Work item |
In the material below, how many lines contain "shifter"? Answer with the number alone.

Input data |
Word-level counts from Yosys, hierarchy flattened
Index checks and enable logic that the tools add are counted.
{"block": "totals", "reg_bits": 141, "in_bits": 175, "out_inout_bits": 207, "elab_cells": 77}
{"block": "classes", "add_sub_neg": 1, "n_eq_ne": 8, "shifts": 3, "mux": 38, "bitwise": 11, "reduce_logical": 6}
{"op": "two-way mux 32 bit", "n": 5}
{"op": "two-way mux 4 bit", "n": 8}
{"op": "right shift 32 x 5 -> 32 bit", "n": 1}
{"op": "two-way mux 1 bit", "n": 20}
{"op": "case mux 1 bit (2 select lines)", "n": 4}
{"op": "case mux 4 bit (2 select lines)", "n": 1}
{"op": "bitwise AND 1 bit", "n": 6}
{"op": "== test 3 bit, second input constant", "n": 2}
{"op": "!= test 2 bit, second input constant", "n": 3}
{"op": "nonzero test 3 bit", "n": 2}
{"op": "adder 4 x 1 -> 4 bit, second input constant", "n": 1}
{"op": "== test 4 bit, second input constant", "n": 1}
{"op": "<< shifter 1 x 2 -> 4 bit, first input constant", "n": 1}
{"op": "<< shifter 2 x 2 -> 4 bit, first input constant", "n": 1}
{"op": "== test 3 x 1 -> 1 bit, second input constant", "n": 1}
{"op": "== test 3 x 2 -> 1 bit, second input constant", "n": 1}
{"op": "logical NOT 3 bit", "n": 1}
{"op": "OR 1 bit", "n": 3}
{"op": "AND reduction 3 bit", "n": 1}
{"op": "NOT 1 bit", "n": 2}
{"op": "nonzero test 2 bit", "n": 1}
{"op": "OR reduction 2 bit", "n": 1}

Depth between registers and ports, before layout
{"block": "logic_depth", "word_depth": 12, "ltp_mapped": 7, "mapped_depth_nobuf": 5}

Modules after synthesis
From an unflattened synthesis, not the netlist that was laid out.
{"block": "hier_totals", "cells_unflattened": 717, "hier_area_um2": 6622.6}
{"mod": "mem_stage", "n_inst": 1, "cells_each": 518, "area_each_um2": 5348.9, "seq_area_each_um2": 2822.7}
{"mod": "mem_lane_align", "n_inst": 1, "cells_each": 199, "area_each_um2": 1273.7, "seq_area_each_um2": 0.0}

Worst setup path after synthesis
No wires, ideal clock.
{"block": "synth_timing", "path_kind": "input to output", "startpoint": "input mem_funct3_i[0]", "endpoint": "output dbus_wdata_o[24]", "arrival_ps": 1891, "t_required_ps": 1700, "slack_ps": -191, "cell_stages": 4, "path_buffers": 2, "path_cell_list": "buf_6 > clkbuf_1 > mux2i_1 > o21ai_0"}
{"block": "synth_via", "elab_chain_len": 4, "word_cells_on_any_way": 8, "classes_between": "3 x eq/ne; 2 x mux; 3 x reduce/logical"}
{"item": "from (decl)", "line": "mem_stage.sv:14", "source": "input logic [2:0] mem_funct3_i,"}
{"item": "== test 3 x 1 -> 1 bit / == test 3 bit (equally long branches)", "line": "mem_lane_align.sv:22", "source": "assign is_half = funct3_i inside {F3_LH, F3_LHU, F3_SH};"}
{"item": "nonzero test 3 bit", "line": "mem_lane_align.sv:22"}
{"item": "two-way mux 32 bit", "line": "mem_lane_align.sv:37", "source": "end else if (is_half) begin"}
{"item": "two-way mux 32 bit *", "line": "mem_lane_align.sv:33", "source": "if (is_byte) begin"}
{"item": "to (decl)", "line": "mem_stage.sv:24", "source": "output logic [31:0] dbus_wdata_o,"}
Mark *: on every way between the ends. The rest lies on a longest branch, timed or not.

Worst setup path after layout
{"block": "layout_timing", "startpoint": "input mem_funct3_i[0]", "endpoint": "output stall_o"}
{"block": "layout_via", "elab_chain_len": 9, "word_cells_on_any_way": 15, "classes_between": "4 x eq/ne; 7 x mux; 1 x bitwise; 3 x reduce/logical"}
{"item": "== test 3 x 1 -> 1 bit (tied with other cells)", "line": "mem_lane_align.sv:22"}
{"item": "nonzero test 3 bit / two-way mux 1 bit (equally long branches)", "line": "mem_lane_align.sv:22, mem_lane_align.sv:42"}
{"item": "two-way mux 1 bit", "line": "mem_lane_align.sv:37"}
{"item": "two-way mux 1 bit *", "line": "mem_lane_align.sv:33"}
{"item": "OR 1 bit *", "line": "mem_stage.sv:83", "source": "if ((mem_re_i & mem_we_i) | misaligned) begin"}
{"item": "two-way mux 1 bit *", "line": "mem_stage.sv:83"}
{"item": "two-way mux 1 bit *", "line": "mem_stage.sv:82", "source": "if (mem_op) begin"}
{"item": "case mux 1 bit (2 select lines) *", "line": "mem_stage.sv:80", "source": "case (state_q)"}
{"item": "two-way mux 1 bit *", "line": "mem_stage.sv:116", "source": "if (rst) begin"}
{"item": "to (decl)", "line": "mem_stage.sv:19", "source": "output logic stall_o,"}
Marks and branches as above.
--- src/rtl/display_pkg.sv ---
// display_pkg: shared types and constants for the display output stage
package display_pkg;
   typedef enum logic {SRC_TIME, SRC_TEMP} src_t;
   localparam int NUM_SLOTS = 6;
   localparam logic [7:0] AN_OFF = 8'hFF;
   localparam logic [6:0] SEGS_OFF = 7'h7F;
endpackage

--- src/rtl/dwell_timer.sv ---
// dwell_timer: free-running slot timer that pulses tick on its terminal count
module dwell_timer #(
   parameter int TC = 4
) (
   input  logic clk,
   input  logic rst,
   input  logic en,
   input  logic clr,
   output logic tick
);
   localparam int W = TC > 1 ? $clog2(TC) : 1;
   logic [W-1:0] cnt_q, cnt_d;
   // a clear always beats an expiry, so no tick is issued in a clear cycle
   assign tick = en && !clr && cnt_q == W'(TC - 1);
   // next count: clear, wrap at terminal count, else advance while enabled
   always_comb cnt_d = (clr || tick) ? '0 : en ? cnt_q + 1'b1 : cnt_q;
   // count register
   always_ff @(posedge clk or negedge rst)
      if (!rst) cnt_q <= '0;
      else cnt_q <= cnt_d;
endmodule

--- src/rtl/display_rotator.sv ---
// display_rotator: selects time/temperature display stream with rotation and change blanking
module display_rotator
   import display_pkg::*;
#(
   parameter int CLK_FREQ_HZ  = 100_000_000,
   parameter int DWELL_MS     = 2000,
   parameter int BLANK_CYCLES = 1024
) (
   input  logic       clk,
   input  logic       rst,
   input  logic [1:0] mode,
   input  logic [7:0] time_an_n,
   input  logic [6:0] time_segs_n,
   input  logic       time_dp_n,
   input  logic [7:0] temp_an_n,
   input  logic [6:0] temp_segs_n,
   input  logic       temp_dp_n,
   output logic [7:0] an_n,
   output logic [6:0] segs_n,
   output logic       dp_n,
   output logic       cf,
   output logic [2:0] slot
);
   localparam int DWELL_CYCLES = CLK_FREQ_HZ / 1000 * DWELL_MS;
   localparam int BW = $clog2(BLANK_CYCLES + 1);
   logic [1:0] mode_m_q, mode_s_q, mode_p_q;
   logic [2:0] slot_q, slot_d;
   logic [BW-1:0] blank_q, blank_d;
   logic [7:0] an_q, an_d;
   logic [6:0] segs_q, segs_d;
   logic dp_q, dp_d, cf_q, cf_sel, cf_p_q, mode_chg, tick, sel_chg;
   src_t src, src_p_q;
   assign mode_chg = mode_s_q != mode_p_q;
   dwell_timer #(.TC(DWELL_CYCLES)) u_dwell (
      .clk  (clk),
      .rst  (rst),
      .en   (mode_s_q[1]),
      .clr  (mode_chg || !mode_s_q[1]),
      .tick (tick)
   );
   // source and unit selection for the current mode and rotation slot
   always_comb begin
      src = SRC_TIME;
      cf_sel = 1'b0;
      case (mode_s_q)
         2'b01: src = SRC_TEMP;
         2'b10: src = slot_q[0] ? SRC_TEMP : SRC_TIME;
         2'b11: begin
            src = (slot_q == 3'd0 || slot_q == 3'd3) ? SRC_TIME : SRC_TEMP;
            cf_sel = slot_q == 3'd2 || slot_q == 3'd5;
         end
         default: ;
      endcase
   end
   // slot stepping, blank counter and muxed pin values; a blank covers the whole switch
   always_comb begin
      slot_d = (mode_chg || !mode_s_q[1]) ? 3'd0 : tick ? (slot_q == 3'(NUM_SLOTS - 1) ? 3'd0 : slot_q + 3'd1) : slot_q;
      sel_chg = src != src_p_q || cf_sel != cf_p_q;
      blank_d = sel_chg ? BW'(BLANK_CYCLES) : blank_q != '0 ? blank_q - 1'b1 : blank_q;
      an_d = blank_d != '0 ? AN_OFF : src == SRC_TEMP ? temp_an_n : time_an_n;
      segs_d = blank_d != '0 ? SEGS_OFF : src == SRC_TEMP ? temp_segs_n : time_segs_n;
      dp_d = blank_d != '0 ? 1'b1 : src == SRC_TEMP ? temp_dp_n : time_dp_n;
   end
   // mode synchronizer, schedule state, previous selection and pin registers
   always_ff @(posedge clk or negedge rst)
      if (!rst) begin
         mode_m_q <= 2'b00;
         mode_s_q <= 2'b00;
         mode_p_q <= 2'b00;
         slot_q <= 3'd0;
         blank_q <= '0;
         src_p_q <= SRC_TIME;
         cf_p_q <= 1'b0;
         cf_q <= 1'b0;
         an_q <= AN_OFF;
         segs_q <= SEGS_OFF;
         dp_q <= 1'b1;
      end else begin
         mode_m_q <= mode;
         mode_s_q <= mode_m_q;
         mode_p_q <= mode_s_q;
         slot_q <= slot_d;
         blank_q <= blank_d;
         src_p_q <= src;
         cf_p_q <= cf_sel;
         cf_q <= cf_sel;
         an_q <= an_d;
         segs_q <= segs_d;
         dp_q <= dp_d;
      end
   assign an_n = an_q;
   assign segs_n = segs_q;
   assign dp_n = dp_q;
   assign cf = cf_q;
   assign slot = slot_q;
endmodule

--- config.mk ---
export PLATFORM = sky130hd
export DESIGN_NAME = display_rotator
export DESIGN_NICKNAME = d
export VERILOG_FILES = /design/src/rtl/display_pkg.sv /design/src/rtl/dwell_timer.sv /design/src/rtl/display_rotator.sv
export SDC_FILE = /design/constraint.sdc
export NUM_CORES = 1
export LEC_CHECK = 0
export BUFFER_PORTS_ARGS = -buffer_cell sky130_fd_sc_hd__buf_2
export CORE_MARGIN = 2
export CORE_UTILIZATION = 50
export CTS_CLUSTER_SIZE = 30
export DETAILED_ROUTE_END_ITERATION = 10
export GPL_ROUTABILITY_DRIVEN = 0
export PLACE_DENSITY = 0.83
export REMOVE_ABC_BUFFERS = 1
export SYNTH_ARGS = -nofsm -noshare
export SYNTH_HDL_FRONTEND = slang
export SYNTH_SLANG_ARGS = --single-unit
--- constraint.sdc ---
create_clock -name clk -period 2.9 [get_ports clk]
set_clock_uncertainty 0.2 [all_clocks]
set_input_delay 0.435 -clock clk [delete_from_list [all_inputs] [get_ports clk]]
set_output_delay 0.435 -clock clk [all_outputs]
set_load 0.02 [all_outputs]
==> results of run 1 <==
[worst max-delay path by stage]
stage / endpoint / startpoint / slack, ps
finish: segs_n[2]$_DFF_PN1_ / blank_q[0]$_DFF_PN0_ / 190
global route: an_n[6]$_DFF_PN1_ / blank_q[0]$_DFF_PN0_ / 50
CTS: an_n[1]$_DFF_PN1_ / blank_q[0]$_DFF_PN0_ / 210
detailed placement: an_n[1]$_DFF_PN1_ / blank_q[0]$_DFF_PN0_ / 230
global placement: segs_n[3]$_DFF_PN1_ / blank_q[1]$_DFF_PN0_ / 340
floorplan: an_n[0]$_DFF_PN1_ / slot[1]$_DFFE_PN0N_ / -1120
[layer usage]
layer  vias to the layer above  global-route usage [%]  wire length [um]
met1                      1274                    24.7              2930
li1                       1261                       -                 -
met4                         0                    7.65               106
met2                        66                    34.9              3550
met5                         -                       0                 0
met3                         9                    5.84               297
[stage by stage]
step / TNS, ps / utilization, % / instances
finish: 0 / 61.5 / 467
global route: 0 / 61.5 / 467
CTS: 0 / 61.5 / 467
detailed placement: 0 / 57.6 / 448
global placement: 0 / 57.6 / 448
floorplan: -28430 / - / 304
[repair_timing]
| item | in CTS | in global routing |
|---|---|---|
| buffers inserted | 0 | 0 |
| endpoints found under the hold margin | 15 | 0 |
| hold buffers | 3 | 0 |
[power by group]
group | switching (mW) | internal (mW)
clock network | 0.380 | 0.421
logic | 0.443 | 0.300
registers | 0.113 | 0.997
total | 0.935 | 1.72
[cells in the mapped netlist, types with 6 or more instances]
master	number	area share, %
dfrtp_1	50	38
nor2_1	47	5.3
nand4_1	22	4.2
xnor2_1	22	5.8
mux2i_1	19	5.8
clkbuf_1	17	1.9
nor3_1	17	2.6
dfstp_2	16	13
nand3_1	16	2.4
nand2_1	12	1.4
xor2_1	12	3.2
a21oi_1	9	1.4
inv_1	8	0.91
and3_1	7	1.3
nor4_1	6	1.1
[cells by family (layout without fill, tap and decap cells)]
kind of cell,count (synthesis),in the layout,synth area share (%)
compound gates,19,19,3.90
mux,19,19,5.76
xor+xnor,34,34,9.01
buf+inv,29,94,3.98
simple gates,154,154,25.2
flops,66,66,50.6
fa+ha+maj,4,4,1.52
[state kept, by name (all words and copies together), names as in the netlist]
name / flops
u_dwell.cnt_q: 28
blank_q: 11
an_n: 8
segs_n: 7
slot: 3
mode_m_q: 2
mode_p_q: 2
mode_s_q: 2
cf_p_q: 1
dp_n: 1
src_p_q: 1
[layout make-up]
class,instances,area share (%)
well taps,77,2.45
clock buffers,11,4.43
inverters,8,0.765
repair buffers,70,10.1
multi-input cells,230,38.6
flip-flops and latches,66,42.6
clock inverters,5,1.08
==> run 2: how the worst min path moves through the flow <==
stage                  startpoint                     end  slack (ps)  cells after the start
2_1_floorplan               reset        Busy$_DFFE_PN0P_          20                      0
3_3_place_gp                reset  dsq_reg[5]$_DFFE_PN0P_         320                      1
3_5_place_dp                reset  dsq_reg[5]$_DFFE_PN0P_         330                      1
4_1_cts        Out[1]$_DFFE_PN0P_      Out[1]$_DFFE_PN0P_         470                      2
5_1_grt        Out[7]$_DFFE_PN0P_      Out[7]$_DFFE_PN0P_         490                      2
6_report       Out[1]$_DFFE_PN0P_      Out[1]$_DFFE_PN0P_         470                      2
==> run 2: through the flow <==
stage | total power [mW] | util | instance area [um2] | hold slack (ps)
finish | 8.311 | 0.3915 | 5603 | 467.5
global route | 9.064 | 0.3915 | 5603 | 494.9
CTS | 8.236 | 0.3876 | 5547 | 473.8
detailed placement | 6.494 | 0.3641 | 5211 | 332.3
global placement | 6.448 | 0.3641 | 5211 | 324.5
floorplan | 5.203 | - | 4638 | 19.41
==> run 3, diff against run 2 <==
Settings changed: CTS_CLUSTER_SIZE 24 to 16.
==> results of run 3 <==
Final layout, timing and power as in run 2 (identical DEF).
--- config.mk ---
export PLATFORM = sky130hd
export DESIGN_NAME = regfile_wb_arbiter
export DESIGN_NICKNAME = d
export VERILOG_FILES = /design/src/rtl/regfile_wb_arbiter.sv
export SDC_FILE = /design/constraint.sdc
export NUM_CORES = 1
export LEC_CHECK = 0
export ABC_CLOCK_PERIOD_IN_PS = 2500
export BUFFER_PORTS_ARGS = -buffer_cell sky130_fd_sc_hd__buf_2
export CORE_MARGIN = 8
export CORE_UTILIZATION = 40
export CTS_CLUSTER_SIZE = 10
export DETAILED_ROUTE_END_ITERATION = 16
export GPL_TIMING_DRIVEN = 0
export PLACE_DENSITY = 0.78
export SYNTH_ARGS = -nofsm -noshare
export SYNTH_HDL_FRONTEND = slang
export SYNTH_SLANG_ARGS = --single-unit
--- constraint.sdc ---
create_clock -name clk -period 2.5 [get_ports clk]
set_input_delay 0 -clock clk [delete_from_list [all_inputs] [get_ports clk]]
set_output_delay 0 -clock clk [all_outputs]
set_load 0.01 [all_outputs]
--- src/rtl/regfile_wb_arbiter.sv ---
// Register-file writeback arbiter: shares the single write port among N
// requesters with round-robin priority, registers the winning write, and
// exports the registered write as a same-cycle bypass entry.
module regfile_wb_arbiter #(
    parameter int N    = 3,
    parameter int XLEN = 32
) (
    input  logic              clk,
    input  logic              reset,
    input  logic              hold,
    input  logic [N-1:0]      req_valid,
    input  logic [5*N-1:0]    req_rd,
    input  logic [XLEN*N-1:0] req_data,
    output logic [N-1:0]      req_ready,
    output logic              rf_we,
    output logic [4:0]        rf_rd,
    output logic [XLEN-1:0]   rf_wdata,
    output logic              fwd_valid,
    output logic [4:0]        fwd_rd,
    output logic [XLEN-1:0]   fwd_data,
    output logic [2:0]        grant_id
);

    localparam int PW = $clog2(N);

    logic [PW-1:0]   ptr;
    logic [PW-1:0]   gnt_idx;
    logic            gnt_any;
    logic [4:0]      sel_rd;
    logic [XLEN-1:0] sel_data;
    logic [PW-1:0]   ptr_next;

    // Round-robin scan starting at ptr; first valid requester wins, none during reset or hold
    always_comb begin
        logic [PW:0]   sum;
        logic [PW-1:0] cand;
        req_ready = '0;
        gnt_idx   = '0;
        gnt_any   = 1'b0;
        sum       = '0;
        cand      = '0;
        if (!reset && !hold) begin
            for (int k = 0; k < N; k++) begin
                sum = {1'b0, ptr} + (PW+1)'(k);
                if (sum >= (PW+1)'(N)) begin
                    sum = sum - (PW+1)'(N);
                end
                cand = sum[PW-1:0];
                if (!gnt_any && req_valid[cand]) begin
                    gnt_any = 1'b1;
                    gnt_idx = cand;
                end
            end
        end
        if (gnt_any) begin
            req_ready[gnt_idx] = 1'b1;
        end
    end

    // Mux the winner's destination and data, and work out the pointer that follows it
    always_comb begin
        sel_rd   = '0;
        sel_data = '0;
        for (int i = 0; i < N; i++) begin
            if (gnt_idx == PW'(i)) begin
                sel_rd   = req_rd[i*5 +: 5];
                sel_data = req_data[i*XLEN +: XLEN];
            end
        end
        ptr_next = (gnt_idx == PW'(N-1)) ? '0 : gnt_idx + PW'(1);
    end

    // Register the granted write; x0 writes are consumed but never enable the port
    always_ff @(posedge clk or posedge reset) begin
        if (reset) begin
            rf_we    <= 1'b0;
            rf_rd    <= '0;
            rf_wdata <= '0;
            grant_id <= '0;
            ptr      <= '0;
        end else if (gnt_any) begin
            rf_we    <= (sel_rd != 5'd0);
            rf_rd    <= sel_rd;
            rf_wdata <= sel_data;
            grant_id <= 3'(gnt_idx);
            ptr      <= ptr_next;
        end else begin
            rf_we    <= 1'b0;
        end
    end

    assign fwd_valid = rf_we;
    assign fwd_rd    = rf_rd;
    assign fwd_data  = rf_wdata;

endmodule
==> flow_metrics.env <==
export IMPL_status="finished, final reports clean"
export IMPL_synth_edff_count=0
export IMPL_final_nets=661
export IMPL_ys_flop_type="dfrtp_1"
export IMPL_rsz0062_at_grt="yes"
export IMPL_io_pins=199
export IMPL_syn_area_per_cell_um2=9.95
export IMPL_yosys_warnings=0
export IMPL_final_util=0.653
export IMPL_die_w_um=101
export IMPL_grt_max_degree=43
export IMPL_ys_top_cells_by_area="dfrtp_1 36%, mux2i_1 14%, mux2_2 14%, buf_4 10%, o21ai_1 5.9%"
export IMPL_yosysUniqueCellTypes=34
export IMPL_initial_core_util=0.406
export IMPL_core_um2=7140
export IMPL_clkSlewWorstSetupHoldPaths_ns=0.08
export IMPL_wirelength_um=10600
export IMPL_cts_buffers=5
export IMPL_clock_sinks=42
export IMPL_vias=3051
export IMPL_post_drt_wl_per_cell_um=16.5
export IMPL_drive_above_1_share=0.596
export IMPL_die_area_um2=10200
export IMPL_first_pass_iters=4
export IMPL_slew_headroom=0.395
export IMPL_fmax_mhz=407
export IMPL_syn2layout_area_growth_pct=61.1
export IMPL_maxCapViolCount=0
export IMPL_period_needed_ns=2.45
export IMPL_worstSkewPairLatency_ns=0.29
export IMPL_track_usage=0.190
export IMPL_final_common_cell="buf_2"
export IMPL_synth_area_um2=2900
export IMPL_gp_congestion=0.781
export IMPL_setup_viol_count_final=0
export IMPL_skew_ns=0.00565
export IMPL_grt_pass1_vias=3276
export IMPL_finalCritPeriodShare=0.982
export IMPL_worst_pin_slew_ns=0.906
export IMPL_crit_fanout=9
export IMPL_path_common_cell="buf_4"
export IMPL_grt_overflow_total=0
export IMPL_crit_chain="inv_2 > ha_1 > buf_6 > nand2b_1 > nand4b_1 > a31oi_4 > buf_4 > buf_4 > mux2_2 > mux2i_1 > a31oi_1"
export IMPL_yosysSeqAreaShare=0.363
export IMPL_path_class="reg2reg"
export IMPL_htreeDepth=2
export IMPL_dp_hpwl_um=7850
export IMPL_power_leakage_nw=2.65
export IMPL_port_buffers=197
export IMPL_multi_input_area_um2=1500
export IMPL_arrival_ns=2.63
export IMPL_synth_top_cell_area_share=0.363
export IMPL_setup_tns_ns=0
export IMPL_p_total_mw=4.63
export IMPL_drc=0
export IMPL_antenna_left=0
export IMPL_avgViaCountPerCell=4.77
export IMPL_vdd_drop_max_v=0.000445
export IMPL_mostFrequentLayoutCells="199 x buf_2, 50 x buf_4, 41 x dfrtp_1, 40 x nand2_1, 38 x mux2i_1"
export IMPL_grt_first_pass_wirelength_um=15600
export IMPL_fill_cells=622
export IMPL_maxSlewViolCount=0
export IMPL_die_h_um=101
export IMPL_start_kind="flop"
export IMPL_required_ns=2.67
export IMPL_synth_seq_cells=42
export IMPL_cts_root_buffer="clkbuf_8"
export IMPL_regArea_um2=1050
export IMPL_end_kind="flop"
export IMPL_synth_area_leader_cell="dfrtp_1"
export IMPL_synthCells=291
export IMPL_critPathMaxStageDelay_ns=0.44
export IMPL_finalHoldViolations=0
export IMPL_clockBufferDepth=2
export IMPL_worstHoldPathType="in2reg"
export IMPL_syn_num_nets=412
export IMPL_antenna_found_initial=0
export IMPL_power_density_nw_per_um2=992
export IMPL_cts_tree="done"
export IMPL_num_rows=31
export IMPL_synthArstFlopShare=1.00
export IMPL_slowest_stage="dfrtp_2"
export IMPL_drt_initial_drc_count=71
-- registers in the layout, indices dropped and copies added, names as in the netlist --
signal / flops
fwd_rd: 5
fwd_valid: 1
grant_id: 2
ptr: 2
fwd_data: 32
-- where the power goes --
| group | switching, mW | total (mW) | leakage, nW | internal, mW |
|---|---|---|---|---|
| Sequential | 0.272 | 1.27 | 0.520 | 1.00 |
| Clock | 0.233 | 0.421 | 0.0438 | 0.188 |
| Combinational | 1.39 | 2.93 | 2.09 | 1.54 |
-- layer usage --
metal / GRT usage / vias to the layer above / routed length, µm
li1: - / 1466 / -
met1: 0.197 / 1449 / 3970
met2: 0.357 / 116 / 5720
met3: 0.0532 / 20 / 677
met4: 0.0630 / 0 / 200
met5: 0 / - / 0
-- synthesized netlist by cell type (all sizes together), types with 2 or more instances --
cell type / number
a21o: 3
a22o: 2
a31oi: 3
buf: 52
clkbuf: 4
dfrtp: 42
ha: 4
inv: 6
mux2: 36
mux2i: 41
nand2: 40
nand2b: 3
nor2: 3
nor3: 2
o21ai: 37
-- cell families after synthesis --
kind of cell / synth area share
mux: 0.282
buf+inv: 0.142
simple gates: 0.0795
compound gates: 0.115
flops: 0.363
fa+ha+maj: 0.0173
other cells: 0.00130
-- final timing paths --
check | cells past startpoint | slack (ns) | end | startpoint
min in group asynchronous | 3 | 0.47 | fwd_data[14] | reset
max in group asynchronous | 3 | 1.41 | ptr[1] | reset
max | 11 | 0.05 | fwd_valid | ptr[1]
min reg2reg | 2 | 0.48 | grant_id[1] | grant_id[1]
min | 3 | 0.006 | fwd_data[12] | req_data[76]
max reg2reg | 11 | 0.05 | fwd_valid | ptr[1]
-- stage by stage --
| stage | std cells | hold slack (ns) | instance area, µm² | worst slack [ns] |
|---|---|---|---|---|
| after detailed placement | 587 | 0.237 | 4010 | -0.152 |
| after floorplan | 291 | 0.145 | 2900 | 0.294 |
| after global placement | 587 | 0.247 | 4010 | -0.103 |
| final | 640 | 0.00587 | 4660 | 0.0456 |
| after global routing | 639 | 0.0216 | 4660 | -0.0282 |
| after CTS | 627 | 0.00222 | 4430 | -0.0699 |
-- critical path: cells and delay by family, from the launching register on --
kind | cells | cell delay, ns
muxes | 2 | 0.54
buffers and inverters | 4 | 0.48
DFF | 1 | 0.44
AOI/OAI and AO/OA | 2 | 0.38
and+or+nand+nor | 2 | 0.32
adders and majority gates | 1 | 0.17
-- repair_timing --
action | 4_1_cts | 5_1_grt
endpoints found under the setup margin | 38 | 41
hold buffers | 33 | 0
buffers inserted | 0 | 11
resized for setup | 2 | 36
cloned | 0 | 1
endpoints found under the hold margin | 73 | 0
pin swaps | 0 | 8
-- layout make-up --
| type | instances | share of cell area |
|---|---|---|
| clock inverters | 2 | 0.00215 |
| plain buffers | 56 | 0.0926 |
| diodes | 1 | 0.000537 |
| inverters | 6 | 0.00483 |
| well taps | 99 | 0.0266 |
| clock buffers | 5 | 0.0148 |
| multi-input cells | 187 | 0.323 |
| repair buffers | 242 | 0.310 |
| flip-flops and latches | 42 | 0.226 |
No activity file was read; power rests on OpenSTA's default activity.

Response |
2